Things kick off with “Doc” smoking a pipe and enjoying a good book when a car comes speeding up his driveway. It is one of his students from the College that has made an incredible discovery. Doc is driven back to a mine where he sees ancient cave drawings of Indians alongside a dinosaur. At that same exact time an asteroid hits the local lake and they have to flee as the mine caves in. Not to be deterred the same students go diving on the lake to recover the asteroid, but it is too hot to handle. That is important because it is heating up the bottom of the lake, which is normally freezing cold.
Months later the fish and game around the lake disappear. Why you might ask? Remember when the asteroid hit the lake? Well it heated up the mud and made a lost and forgotten dinosaur egg hatch. Now they have a Plesiosaur stomping around eating the locals because it is out of fish! It is up to a couple of goofball rednecks, Doc, and the sheriff to protect the citizens from The Crater Lake Monster. And by protect, I mean run away after bullets don’t work. Though they do eventually have a killer dinosaur vs. snowplow battle for the ages.
Time for me to get back to my roots and talk some drive-in movies. Now I never got to see most of these under the stars but instead caught them as they made the rounds of the local late-night horror host shows. The Crater Lake Monster is one of those and I’ve always enjoyed it. This movie gets regularly savaged by critics and fans alike but I just don’t understand the reaction. Please allow me to try and convince you why this is a decent movie.
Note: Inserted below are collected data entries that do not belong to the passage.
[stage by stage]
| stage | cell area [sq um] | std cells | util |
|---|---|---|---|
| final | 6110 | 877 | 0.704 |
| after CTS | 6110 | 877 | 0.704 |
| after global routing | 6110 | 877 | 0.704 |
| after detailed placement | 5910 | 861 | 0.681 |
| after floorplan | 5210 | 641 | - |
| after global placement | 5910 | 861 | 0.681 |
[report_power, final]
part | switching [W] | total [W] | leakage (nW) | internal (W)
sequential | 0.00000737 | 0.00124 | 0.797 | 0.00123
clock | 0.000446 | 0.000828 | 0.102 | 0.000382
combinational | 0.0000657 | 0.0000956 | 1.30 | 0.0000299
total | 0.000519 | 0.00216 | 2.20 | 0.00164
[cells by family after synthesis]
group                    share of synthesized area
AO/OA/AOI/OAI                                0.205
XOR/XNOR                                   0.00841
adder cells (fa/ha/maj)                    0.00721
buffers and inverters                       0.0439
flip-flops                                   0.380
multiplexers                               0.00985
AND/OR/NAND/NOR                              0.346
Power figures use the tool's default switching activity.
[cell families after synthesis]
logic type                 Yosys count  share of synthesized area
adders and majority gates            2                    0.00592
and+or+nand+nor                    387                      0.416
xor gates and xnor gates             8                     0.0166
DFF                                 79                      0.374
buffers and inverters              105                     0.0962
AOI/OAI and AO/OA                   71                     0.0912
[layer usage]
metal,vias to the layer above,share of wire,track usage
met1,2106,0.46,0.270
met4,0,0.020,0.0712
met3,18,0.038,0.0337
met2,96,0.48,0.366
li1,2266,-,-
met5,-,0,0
### src/rtl/mips_pkg.sv
// Shared MIPS definitions: word width, opcodes, fetch FSM state encoding.
package mips_pkg;

   localparam int unsigned WORD_W = 32;

   localparam logic [5:0] OP_RTYPE = 6'h00;
   localparam logic [5:0] OP_J     = 6'h02;
   localparam logic [5:0] OP_BEQ   = 6'h04;
   localparam logic [5:0] OP_ADDI  = 6'h08;
   localparam logic [5:0] OP_LW    = 6'h23;
   localparam logic [5:0] OP_SW    = 6'h2B;
   localparam logic [5:0] OP_HALT  = 6'h3F;

   typedef enum logic [1:0] {
      ST_FETCH = 2'd0,
      ST_EXEC  = 2'd1,
      ST_HALT  = 2'd2
   } fetch_state_e;

   // Sign-extend a 16-bit immediate to a full word.
   function automatic logic [WORD_W-1:0] sext16(input logic [15:0] imm);
      return {{(WORD_W-16){imm[15]}}, imm};
   endfunction

endpackage

### src/rtl/pc_fetch_unit_if.sv
// Instruction-memory request bus: ready-based, data returned in the accepting cycle.
interface pc_fetch_unit_if;
   import mips_pkg::*;

   logic              req;
   logic [WORD_W-1:0] addr;
   logic              ready;
   logic [WORD_W-1:0] rdata;

   modport master (output req, output addr, input ready, input rdata);
   modport slave  (input req, input addr, output ready, output rdata);

endinterface

### src/rtl/pc_fetch_unit_next_pc_calc.sv
// Next-PC selection: jump beats taken branch beats sequential. All math is modulo 2^32.
module next_pc_calc
   import mips_pkg::*;
(
   input  logic [WORD_W-1:0] pc_i,
   input  logic [25:0]       instr_idx_i,
   input  logic              branch_i,
   input  logic              jump_i,
   input  logic              zero_i,
   output logic [WORD_W-1:0] pc_plus4_o,
   output logic [WORD_W-1:0] next_pc_o
);

   logic [WORD_W-1:0] br_target;
   logic [WORD_W-1:0] jmp_target;

   // Compute candidate targets and pick by priority.
   always_comb begin
      pc_plus4_o = pc_i + 32'd4;
      br_target  = pc_plus4_o + (sext16(instr_idx_i[15:0]) << 2);
      jmp_target = {pc_plus4_o[31:28], instr_idx_i, 2'b00};
      if (jump_i) begin
         next_pc_o = jmp_target;
      end else if (branch_i && zero_i) begin
         next_pc_o = br_target;
      end else begin
         next_pc_o = pc_plus4_o;
      end
   end

endmodule

### src/rtl/pc_fetch_unit.sv
// Instruction fetch and PC sequencing for the non-pipelined MIPS core.
module pc_fetch_unit
   import mips_pkg::*;
#(
   parameter logic [WORD_W-1:0] RESET_PC    = 32'h0000_0000,
   parameter logic [5:0]        HALT_OPCODE = 6'b111111
)
(
   input  logic                 clk,
   input  logic                 reset,
   pc_fetch_unit_if.master      imem,
   input  logic                 pcupdate,
   input  logic                 branch,
   input  logic                 jump,
   input  logic                 zero,
   output logic [WORD_W-1:0]    pc,
   output logic [WORD_W-1:0]    pc_plus4,
   output logic [WORD_W-1:0]    instr,
   output logic [5:0]           opcode,
   output logic                 instr_valid,
   output logic                 halted,
   output logic                 proto_err
);

   localparam logic [WORD_W-1:0] RESET_PC_ALIGNED = {RESET_PC[WORD_W-1:2], 2'b00};

   fetch_state_e      state_q, state_d;
   logic [WORD_W-1:0] pc_q, pc_d;
   logic [WORD_W-1:0] instr_q, instr_d;
   logic              instr_valid_q, instr_valid_d;
   logic              halted_q, halted_d;
   logic              proto_err_q, proto_err_d;
   logic [WORD_W-1:0] next_pc;

   next_pc_calc u_next_pc (
      .pc_i        (pc_q),
      .instr_idx_i (instr_q[25:0]),
      .branch_i    (branch),
      .jump_i      (jump),
      .zero_i      (zero),
      .pc_plus4_o  (pc_plus4),
      .next_pc_o   (next_pc)
   );

   assign imem.req    = (state_q == ST_FETCH);
   assign imem.addr   = pc_q;
   assign pc          = pc_q;
   assign instr       = instr_q;
   assign opcode      = instr_q[31:26];
   assign instr_valid = instr_valid_q;
   assign halted      = halted_q;
   assign proto_err   = proto_err_q;

   // State and datapath registers; reset aborts any pending fetch at once.
   always_ff @(posedge clk or posedge reset) begin
      if (reset) begin
         state_q       <= ST_FETCH;
         pc_q          <= RESET_PC_ALIGNED;
         instr_q       <= '0;
         instr_valid_q <= 1'b0;
         halted_q      <= 1'b0;
         proto_err_q   <= 1'b0;
      end else begin
         state_q       <= state_d;
         pc_q          <= pc_d;
         instr_q       <= instr_d;
         instr_valid_q <= instr_valid_d;
         halted_q      <= halted_d;
         proto_err_q   <= proto_err_d;
      end
   end

   // Next-state logic: fetch on ready, retire on pcupdate, park in HALT.
   always_comb begin
      state_d       = state_q;
      pc_d          = pc_q;
      instr_d       = instr_q;
      instr_valid_d = instr_valid_q;
      halted_d      = halted_q;
      proto_err_d   = proto_err_q;
      unique case (state_q)
         ST_FETCH: begin
            if (pcupdate) begin
               proto_err_d = 1'b1;
            end
            if (imem.ready) begin
               instr_d       = imem.rdata;
               instr_valid_d = 1'b1;
               if (imem.rdata[31:26] == HALT_OPCODE) begin
                  state_d  = ST_HALT;
                  halted_d = 1'b1;
               end else begin
                  state_d = ST_EXEC;
               end
            end
         end
         ST_EXEC: begin
            if (pcupdate) begin
               pc_d          = next_pc;
               instr_valid_d = 1'b0;
               state_d       = ST_FETCH;
            end
         end
         ST_HALT: begin
            halted_d      = 1'b1;
            instr_valid_d = 1'b1;
         end
         default: begin
            state_d = ST_FETCH;
         end
      endcase
   end

endmodule

### src/flat_wrapper.sv
// flat-port wrapper written by rule: the top's interface ports become plain ports
module pc_fetch_unit_flat import mips_pkg::*;
#(
   parameter logic [WORD_W-1:0] RESET_PC    = 32'h0000_0000,
   parameter logic [5:0]        HALT_OPCODE = 6'b111111
)
  (clk, reset, pcupdate, branch, jump, zero, pc, pc_plus4, instr, opcode, instr_valid, halted, proto_err, imem_req, imem_addr, imem_ready, imem_rdata);
  pc_fetch_unit_if imem_i ();
  input  logic clk;
  input  logic reset;
  input  logic pcupdate;
  input  logic branch;
  input  logic jump;
  input  logic zero;
  output logic [WORD_W-1:0] pc;
  output logic [WORD_W-1:0] pc_plus4;
  output logic [WORD_W-1:0] instr;
  output logic [5:0] opcode;
  output logic instr_valid;
  output logic halted;
  output logic proto_err;
  output wire logic [$bits(imem_i.req)-1:0] imem_req;
  output wire logic [$bits(imem_i.addr)-1:0] imem_addr;
  input wire logic [$bits(imem_i.ready)-1:0] imem_ready;
  input wire logic [$bits(imem_i.rdata)-1:0] imem_rdata;
  assign imem_req = imem_i.req;
  assign imem_addr = imem_i.addr;
  assign imem_i.ready = imem_ready;
  assign imem_i.rdata = imem_rdata;
  pc_fetch_unit #(.RESET_PC(RESET_PC), .HALT_OPCODE(HALT_OPCODE)) u_core (.clk(clk), .reset(reset), .imem(imem_i), .pcupdate(pcupdate), .branch(branch), .jump(jump), .zero(zero), .pc(pc), .pc_plus4(pc_plus4), .instr(instr), .opcode(opcode), .instr_valid(instr_valid), .halted(halted), .proto_err(proto_err));
endmodule
### config.mk
export PLATFORM = sky130hd
export DESIGN_NAME = pc_fetch_unit_flat
export DESIGN_NICKNAME = d
export VERILOG_FILES = /design/src/rtl/mips_pkg.sv /design/src/rtl/pc_fetch_unit_if.sv /design/src/rtl/pc_fetch_unit_next_pc_calc.sv /design/src/rtl/pc_fetch_unit.sv /design/src/flat_wrapper.sv
export SDC_FILE = /design/constraint.sdc
export NUM_CORES = 1
export LEC_CHECK = 0
export BUFFER_PORTS_ARGS = -buffer_cell sky130_fd_sc_hd__buf_2
export CORE_MARGIN = 3
export CORE_UTILIZATION = 40
export CTS_CLUSTER_SIZE = 20
export DETAILED_ROUTE_END_ITERATION = 8
export GPL_TIMING_DRIVEN = 0
export PLACE_DENSITY_LB_ADDON = 0.1
export SYNTH_ARGS = -nofsm -noshare
export SYNTH_HDL_FRONTEND = slang
export SYNTH_SLANG_ARGS = --single-unit
### constraint.sdc
create_clock -name clk -period 5.5 [get_ports clk]
set_input_delay 0.55 -clock clk [delete_from_list [all_inputs] [get_ports clk]]
set_output_delay 0.55 -clock clk [all_outputs]
set_load 0.005 [all_outputs]
==> metrics.md, run 1 <==
| Metric | Value |
|---|---|
| Setup TNS Final | `0 ns` |
| Initial antenna violation count | `0` |
| Leakage power | `0.003321 uW` |
| Vias in the first global route | `5134` |
| Final Hold Fails | `0` |
| Tcrit/Tclk final | `86.99%` |
| Slew @ Worst Pin | `0.9508 ns` |
| Status | `finished, final reports clean` |
| Register area share after synthesis | `30.19%` |
| Clock sinks | `67` |
| Peak Freq | `209.0 MHz` |
| DRC | `0` |
| Clock Skew | `0.01021 ns` |
| Crit path kind | `register to register` |
| Largest net degree at the start of global routing | `68` |
| Starting density of the core | `41.44%` |
| Post-placement cell count | `987` |
| Routed Antenna Nets | `0` |
| Via/cell ratio | `5.517` |
| Avg WL per Cell | `18.02 um` |
| Filler Cell Count | `1307` |
| Nets@finish | `898` |
| Distinct cells, synth | `65` |
| Share of cells above drive strength 1 | `33.74%` |
| Period minus WS final | `4.784 ns` |
| First-pass GRT wire length | `27.63 mm` |
| TritonRoute pass-1 iters | `5` |
| Cell Pwr Density | `564.1 nW/um^2` |
| Dpl cell area | `6645 um^2` |
| Grt peak-use layer | `met2` |
| Area Growth Syn to Fin | `25.12%` |
| Antenna Cells | `0` |
| Fin cells | `1003` |
| Ys flop type | `dfrtp_1` |
| Starting DRT DRC Count | `479` |
| Hold Crit Class | `input pin to async pin` |
| GR Util met3 | `3.906%` |
| FP Rows | `42` |
| Port bufs | `170` |
| Flops & latches, synth | `67` |
| Design Area, Final | `6948 um^2` |
| RSZ-0062 raised after global routing | `no` |
| Startpoint types | `register` |
| Met1 usage | `34.45%` |
| GR Layer Usage met2 | `35.45%` |
| CTS buffer count | `9` |
| Syn Inst Count | `636` |
| Overall Power | `3920 uW` |
| Max rail drop VDD | `0.3415 mV` |
| Yosys warning count | `0` |
| Drt total wl | `18.08 mm` |
| Clock slew at reported path FFs | `0.06 ns` |
| Async SR Flop Fraction | `100.0%` |
| IO Pins | `177` |
| WP data arrival | `5.06 ns` |
| Number of synthesized flops with an enable pin | `0` |
| Crit. End Element | `register` |
| Critical path required time | `5.78 ns` |
| Core Region | `13400 um^2` |
| Overflow after GRT | `0` |
| CTS tree | `yes` |
| Root buf cell | `clkbuf_16` |
| Die area | `15330 um^2` |
| Max-slew headroom | `36.61%` |
| GPL Wtd Cong | `0.9517` |
| Mapped Area | `5553 um^2` |
| Post-CTS Setup Repair Bufs | `0` |
| Worst-skew pair later-pin latency | `0.34 ns` |
| Final Max Tran Viols | `0` |
| Post-cts resize count | `0` |
| # setup viols final | `0` |
| H-Tree Depth | `3` |
| Mean Syn Cell Area | `8.731 um^2` |
| Post-CTS Hold Fix Bufs | `0` |
| Crit-path max FO | `8` |
| Placed wire-length estimate | `13.93 mm` |
| Die Height | `123.8 um` |
| Vias | `5534` |
| Die Wd | `123.8 um` |
| MaxCap Viol Count | `0` |
| CTS Buffer Depth | `2` |
| All-Layer GR Usage | `23.59%` |
-- sequential cells by signal (all words and copies together) (netlist names) --
register / cells
u_core.instr_valid: 1
u_core.state_q: 2
u_core.instr: 32
u_core.imem.addr: 30
u_core.proto_err: 1
u_core.halted: 1
-- placed cells by master, fill, tap and decap left out, types with 3 or more instances in the layout --
| cell type | n |
|---|---|
| ha_1 | 36 |
| nand4_1 | 15 |
| clkbuf_1 | 21 |
| o21bai_1 | 3 |
| o21ai_1 | 12 |
| o21ai_0 | 33 |
| clkbuf_16 | 9 |
| conb_1 | 6 |
| nand2b_1 | 4 |
| xor2_1 | 14 |
| buf_4 | 42 |
| a211oi_2 | 3 |
| o211ai_1 | 9 |
| nor2_1 | 43 |
| a21oi_1 | 46 |
| o31ai_1 | 4 |
| mux2_2 | 31 |
| a31oi_1 | 8 |
| and4_1 | 4 |
| a21o_1 | 19 |
| a211oi_1 | 12 |
| nor4_1 | 6 |
| dfrtp_1 | 67 |
| inv_1 | 7 |
| nand3b_1 | 4 |
| o21a_1 | 5 |
| nand3_1 | 19 |
| buf_2 | 172 |
| and3_1 | 8 |
| nand4_2 | 4 |
| xnor2_1 | 34 |
| and2_1 | 4 |
| nand2_1 | 60 |
| nor3_1 | 14 |
-- cell usage after synthesis, types with 3 or more instances --
master / instances / area, um^2
dfrtp_1: 67 / 1677
nand2_1: 60 / 225.2
a21oi_1: 46 / 230.2
nor2_1: 43 / 161.4
buf_4: 42 / 315.3
ha_1: 36 / 450.4
xnor2_1: 34 / 297.8
o21ai_0: 33 / 165.2
mux2_2: 31 / 349.1
clkbuf_1: 20 / 75.07
a21o_1: 19 / 142.6
nand3_1: 19 / 95.09
nand4_1: 15 / 93.84
nor3_1: 14 / 70.07
xor2_1: 14 / 122.6
a211oi_1: 12 / 90.09
o21ai_1: 12 / 60.06
o211ai_1: 9 / 67.56
a31oi_1: 8 / 50.05
and3_1: 8 / 50.05
inv_1: 8 / 30.03
nor4_1: 6 / 37.54
o21a_1: 5 / 37.54
and2_1: 4 / 25.02
and4_1: 4 / 35.03
nand2b_1: 4 / 25.02
nand3b_1: 4 / 30.03
nand4_2: 4 / 50.05
o31ai_1: 4 / 30.03
a211oi_2: 3 / 37.54
o21bai_1: 3 / 22.52
-- final cells by class --
class | instances | area, um^2 | area share, %
repair buffers | 170 | 850.8 | 12.25
inverters | 9 | 36.28 | 0.5222
plain buffers | 66 | 407.9 | 5.871
flip-flops and latches | 67 | 1677 | 24.13
multi-input cells | 499 | 3453 | 49.70
well taps | 176 | 220.2 | 3.169
clock buffers | 11 | 242.7 | 3.494
clock inverters | 5 | 60.06 | 0.8644
-- worst max-delay path, stage by stage (launching register included) --
cell,delay [ns]
dfrtp_1,0.55
ha_1,0.30
nand4_1,0.19
or3_4,0.48
nor2_1,0.31
xor2_1,0.35
ha_1,0.30
buf_2,0.18
a21oi_1,0.20
o22ai_1,0.16
o41ai_1,0.51
a211oi_2,0.11
o21ai_1,0.35
mux2_1,0.37
a31oi_1,0.18
o31a_1,0.15
-- worst paths after layout --
kind                                     start                   end  slack (ns)  cells past startpoint
max                        u_core.imem.addr[2]  u_core.imem.addr[31]        0.72                     15
min                                      reset      u_core.instr[26]        0.38                      2
max reg2reg                u_core.imem.addr[2]  u_core.imem.addr[31]        0.72                     15
min reg2reg                   u_core.proto_err      u_core.proto_err        0.45                      1
max in group asynchronous                reset  u_core.imem.addr[16]        4.55                      2
min in group clk                imem_rdata[15]      u_core.instr[15]        0.43                      3
-- cells by family (layout without fill, tap and decap cells) --
group,Yosys count,after routing,share of synthesized area (%)
simple gates,197,197,18.25
mux,34,34,6.850
buf+inv,75,261,7.954
flops,67,67,30.19
fa+ha+maj,37,37,8.472
compound gates,177,177,20.64
xor+xnor,48,48,7.571
other cells,1,6,0.06753
-- metal layers --
metal / routed length [um] / part of all wire, %
met2: 8015 / 44
met4: 345 / 1.9
met1: 8395 / 46
met3: 1319 / 7.3
met5: 0 / 0
-- where the power goes --
group	total [uW]	leakage, uW	switching (uW)	internal [uW]
clock network	601	0.000147	235	366
logic	2370	0.00238	1260	1110
registers	953	0.000798	302	652
-- stage by stage --
| step | hold slack, ns | setup slack [ns] | util (%) |
|---|---|---|---|
| 6_report | 0.3798 | 0.7158 | 51.85 |
| 5_1_grt | 0.4375 | 0.4148 | 51.85 |
| 4_1_cts | 0.4295 | 0.7985 | 51.85 |
| 3_5_place_dp | 0.4471 | 0.8152 | 49.59 |
| 3_3_place_gp | 0.4346 | 0.8760 | 49.57 |
| 2_1_floorplan | 0.4510 | 1.541 | - |
No activity file was read; power rests on OpenSTA's default activity.
==> run 2: changes to the inputs <==
--- a/config.mk
+++ b/config.mk
@@ -8,9 +8,11 @@
 export BUFFER_PORTS_ARGS = -buffer_cell sky130_fd_sc_hd__buf_2
 export CORE_MARGIN = 3
 export CORE_UTILIZATION = 40
+export CTS_BUF_LIST = sky130_fd_sc_hd__clkbuf_8
 export CTS_CLUSTER_SIZE = 20
 export DETAILED_ROUTE_END_ITERATION = 8
 export GPL_TIMING_DRIVEN = 0
+export MAX_ROUTING_LAYER = met4
 export PLACE_DENSITY_LB_ADDON = 0.1
 export SYNTH_ARGS = -nofsm -noshare
 export SYNTH_HDL_FRONTEND = slang
==> run 2 against run 1 <==
Flip-flop and latch count stayed put. Die area is the same. Design area is 0.40% lower. Critical path depth unchanged. Global-route usage up 0.78 points. Non-clock buffer count unchanged. Cell count unchanged. Largest cell class unchanged.
==> metrics.md, run 2 (same netlist as run 1, synthesis figures left out) <==
| Metric | Value |
|---|---|
| Status | `finished, final reports clean (unchanged)` |
| RSZ-0062 raised after global routing | `no (unchanged)` |
| Critical path required time | `5.79 ns (was 5.78 ns)` |
| Tcrit/Tclk final | `85.38% (was 86.99%)` |
| H-Tree Depth | `3 (unchanged)` |
| Starting DRT DRC Count | `351 (was 479)` |
| Hold Crit Class | `input pin to async pin (unchanged)` |
| Clock sinks | `67 (unchanged)` |
| Via/cell ratio | `5.494 (was 5.517)` |
| Slew @ Worst Pin | `0.9465 ns (was 0.9508 ns)` |
| Vias | `5510 (was 5534)` |
| Post-placement cell count | `987 (unchanged)` |
| Highest-count cells in the layout ignoring fill and taps | `buf_2 (172), dfrtp_1 (67), nand2_1 (60) (unchanged)` |
| Nets@finish | `898 (unchanged)` |
| All-Layer GR Usage | `24.37% (was 23.59%)` |
| Vias in the first global route | `5155 (was 5134)` |
| Reg2reg end | `u_core.imem.addr[31] (unchanged)` |
| TritonRoute pass-1 iters | `5 (unchanged)` |
| Die Wd | `123.8 um (unchanged)` |
| Final Hold Fails | `0 (unchanged)` |
| Share of cells above drive strength 1 | `33.74% (unchanged)` |
| Root buf cell | `clkbuf_8 (was clkbuf_16)` |
| FP Rows | `42 (unchanged)` |
| Die area | `15330 um^2 (unchanged)` |
| Post-cts resize count | `0 (unchanged)` |
| Design Area, Final | `6920 um^2 (was 6948 um^2)` |
| Startpoint types | `register (unchanged)` |
| # setup viols final | `0 (unchanged)` |
| Die Height | `123.8 um (unchanged)` |
| Dpl cell area | `6645 um^2 (unchanged)` |
| First-pass GRT wire length | `28.07 mm (was 27.63 mm)` |
| Starting density of the core | `41.44% (unchanged)` |
| CTS tree | `yes (unchanged)` |
| Max rail drop VDD | `0.3215 mV (was 0.3415 mV)` |
| Largest register FFs | `32 (unchanged)` |
| Crit-path max FO | `8 (unchanged)` |
| Area Growth Syn to Fin | `24.63% (was 25.12%)` |
| Core Region | `13400 um^2 (unchanged)` |
| Post-CTS Setup Repair Bufs | `0 (unchanged)` |
| Avg WL per Cell | `18.12 um (was 18.02 um)` |
| GPL Wtd Cong | `0.9649 (was 0.9517)` |
| Drt total wl | `18.17 mm (was 18.08 mm)` |
| Antenna Cells | `0 (unchanged)` |
| Period minus WS final | `4.696 ns (was 4.784 ns)` |
| Commonest non-fill, non-tap cell in the layout | `buf_2 (unchanged)` |
| DRC | `0 (unchanged)` |
| Clock Skew | `0.004981 ns (was 0.01021 ns)` |
| Post-CTS Hold Fix Bufs | `0 (unchanged)` |
| MaxCap Viol Count | `0 (unchanged)` |
| Largest net degree at the start of global routing | `68 (unchanged)` |
| Worst r2r path cells | `15 (unchanged)` |
| Port bufs | `170 (unchanged)` |
| Crit. End Element | `register (unchanged)` |
| Max-slew headroom | `36.90% (was 36.61%)` |
| Worst-skew pair later-pin latency | `0.35 ns (was 0.34 ns)` |
| Clock slew at reported path FFs | `0.07 ns (was 0.06 ns)` |
| Util after Layout | `51.64% (was 51.85%)` |
| CTS Buffer Depth | `2 (unchanged)` |
| FF-to-FF setup slack | `0.80 ns (was 0.72 ns)` |
| Setup TNS Final | `0 ns (unchanged)` |
| Initial antenna violation count | `0 (unchanged)` |
| Fin cells | `1003 (unchanged)` |
| Placed wire-length estimate | `14.12 mm (was 13.93 mm)` |
| Final Max Tran Viols | `0 (unchanged)` |
| Routed Antenna Nets | `0 (unchanged)` |
| Hold_ws | `0.3763 ns (was 0.3798 ns)` |
| Overflow after GRT | `0 (unchanged)` |
| Peak Freq | `213.0 MHz (was 209.0 MHz)` |
| Crit path kind | `register to register (unchanged)` |
| Cell Pwr Density | `564.8 nW/um^2 (was 564.1 nW/um^2)` |
| WP data arrival | `4.99 ns (was 5.06 ns)` |
| Leakage power | `0.003316 uW (was 0.003321 uW)` |
| IO Pins | `177 (unchanged)` |
| FF-to-FF Start | `u_core.imem.addr[2] (unchanged)` |
| CTS buffer count | `9 (unchanged)` |
==> run 2: changes by cell type in the layout (fill, tap and decap cells not counted), sizes merged <==
cell | before | now
clkinv | 2 | 1
clkinvlp | 1 | 0
bufinv | 1 | 4
inv | 10 | 9
==> run 2: metal layers <==
metal / track usage (%) / vias up / wire [um]
li1: - / 2655 / -
met1: 34.88 / 2676 / 8480
met2: 36.70 / 167 / 8331
met3: 3.270 / 12 / 1140
met4: 5.813 / 0 / 221
met5: - / - / 0
==> run 2: final cells by class <==
type,instances,area (um^2)
clock buffer,11,151.4
fill,1323,6480
tap,176,220.2
multi-input combinational,499,3453
timing repair buffer,170,850.8
buffer,66,407.9
sequential,67,1677
clock inverter,5,123.9
inverter,9,36.28
==> run 2: worst max-delay path: stages (launching register included) <==
cell,delay [ns]
dfrtp_1,0.56
ha_1,0.30
nand4_1,0.18
or3_4,0.48
nor2_1,0.29
nand3_1,0.14
xnor2_1,0.32
ha_1,0.37
nand2_1,0.21
o22ai_1,0.14
o41ai_1,0.52
a211oi_2,0.11
o21ai_1,0.33
mux2_1,0.37
a31oi_1,0.16
o31a_1,0.15
==> run 2: per-stage QoR <==
stage | setup WS, ns | total power (uW)
global route | 0.4966 | 4211
global placement | 0.8740 | 3272
finish | 0.8041 | 3908
floorplan | 1.541 | 2477
detailed placement | 0.8643 | 3301
CTS | 0.8406 | 3897
==> run 2: power by group <==
part	leakage, uW	switching (uW)	internal [uW]
registers	0.000798	301	650
clock network	0.000141	203	371
logic	0.00238	1270	1110
==> run 2: worst max-delay path by stage <==
stage	startpoint	slack, ns	to	cells after the start
final	u_core.imem.addr[2]	0.80	u_core.imem.addr[31]	15
after global routing	u_core.imem.addr[2]	0.50	u_core.imem.addr[31]	15
after CTS	u_core.imem.addr[2]	0.84	u_core.imem.addr[31]	15
after detailed placement	u_core.imem.addr[2]	0.86	u_core.imem.addr[31]	15
after floorplan	u_core.imem.addr[2]	1.54	u_core.imem.addr[31]	15
after global placement	u_core.imem.addr[2]	0.87	u_core.imem.addr[31]	15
I’m going to start off with the plot. I understand that it might seem a bit forced and unimaginative because much of the movie consists of character A being introduced and immediately going out onto the lake to be eaten. Followed by character B doing the same thing. But having grown up on a steady diet of monster movies as a kid this was a common theme to the genre, so The Crater Lake Monster can’t be blamed for this. We do have some main characters including the very memorable redneck owners of the boat rental, Arnie and Mitch. The pair have some great lines and serve not only as the comic relief but help move the plot along thru their hijinks. While we get a lot of introduce and kill off there are also some that survive long enough to root for. And by the end I think that most viewers will be cheering for them.
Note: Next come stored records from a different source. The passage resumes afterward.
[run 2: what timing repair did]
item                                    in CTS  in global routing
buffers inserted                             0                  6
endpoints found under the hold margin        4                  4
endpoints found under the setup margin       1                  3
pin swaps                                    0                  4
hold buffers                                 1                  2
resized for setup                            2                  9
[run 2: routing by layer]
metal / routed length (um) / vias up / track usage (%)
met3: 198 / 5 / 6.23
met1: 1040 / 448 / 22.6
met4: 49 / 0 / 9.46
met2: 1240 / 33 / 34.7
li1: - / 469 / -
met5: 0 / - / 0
===== config.mk =====
export PLATFORM = sky130hd
export DESIGN_NAME = fetch_stage
export DESIGN_NICKNAME = d
export VERILOG_FILES = /design/src/rtl/rv32i_types.sv /design/src/rtl/fetch_stage_if_id_reg.sv /design/src/rtl/fetch_stage.sv
export SDC_FILE = /design/constraint.sdc
export NUM_CORES = 1
export LEC_CHECK = 0
export ABC_AREA = 1
export BUFFER_PORTS_ARGS = -buffer_cell sky130_fd_sc_hd__buf_2
export CORE_MARGIN = 2
export CORE_UTILIZATION = 50
export CTS_CLUSTER_DIAMETER = 200
export CTS_CLUSTER_SIZE = 20
export DETAILED_ROUTE_END_ITERATION = 10
export PLACE_DENSITY = 0.83
export SYNTH_ARGS = -nofsm -noshare
export SYNTH_HDL_FRONTEND = slang
export SYNTH_SLANG_ARGS = --single-unit

===== constraint.sdc =====
create_clock -name clk -period 11.35 [get_ports clk]
set_input_delay 2.27 -clock clk [delete_from_list [all_inputs] [get_ports clk]]
set_output_delay 2.27 -clock clk [all_outputs]
set_load 0.1 [all_outputs]

===== src/rtl/rv32i_types.sv =====
// Shared RV32I core types: fetch-stage state encoding, the canonical NOP and
// address helpers used across pipeline stages.
package rv32i_types;

  typedef enum logic [1:0] {
    FS_REQ     = 2'b00,
    FS_HELD    = 2'b01,
    FS_DISCARD = 2'b10
  } fetch_state_t;

  localparam logic [31:0] NOP_INSTR = 32'h0000_0013;

  function automatic logic [31:0] align_word(input logic [31:0] addr);
    return addr & 32'hFFFF_FFFC;
  endfunction

endpackage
One more thing to mention about the plot is that they jump right into the action and never let up. This isn’t one of those terrible movies filled with stock footage or padding, but instead they had a story to tell and action to show. That makes this one a fast and fun time where you will never be watching the clock. I’ve sat thru far too many low budget flicks that meander along and will cure anyone’s insomnia, but this one avoids that pitfall.
|I love the creature effects work!
The coolest thing about the movie are the special effects work used to bring the monster to life. We get some stop motion, rear projection, and a giant rubber head used to make this happen. These are old school effects like they used on the original King Kong. For a lower budget monster movie in the seventies this is some pretty decent work and they do a good job blending the three together. I get that it might seem dated, even when the movie was new, but there is some quality creature work here that should be appreciated.
In addition to the above I’ve always been amused by some of the sillier things in The Crater Lake Monster. For example, the distributor, Crown International, had some financial issues and were unable to finish the movie. That means the blue filter to create the day for night shots weren’t done. Pay attention and you have characters acting like it is dark out while in broad daylight. There is even one scene where an actress talks about how beautiful the stars are tonight while shielding her eyes from the sun. I call this drive-in gold and it makes me love the movie all that much more.
The Crater Lake Monster is a fun bit of cheese that I highly recommend all fans of either monster movies or the drive-in check out. I have a copy on one of those Mill Creek sets and I’m sure it isn’t that hard to find. It is worth the effort, trust me.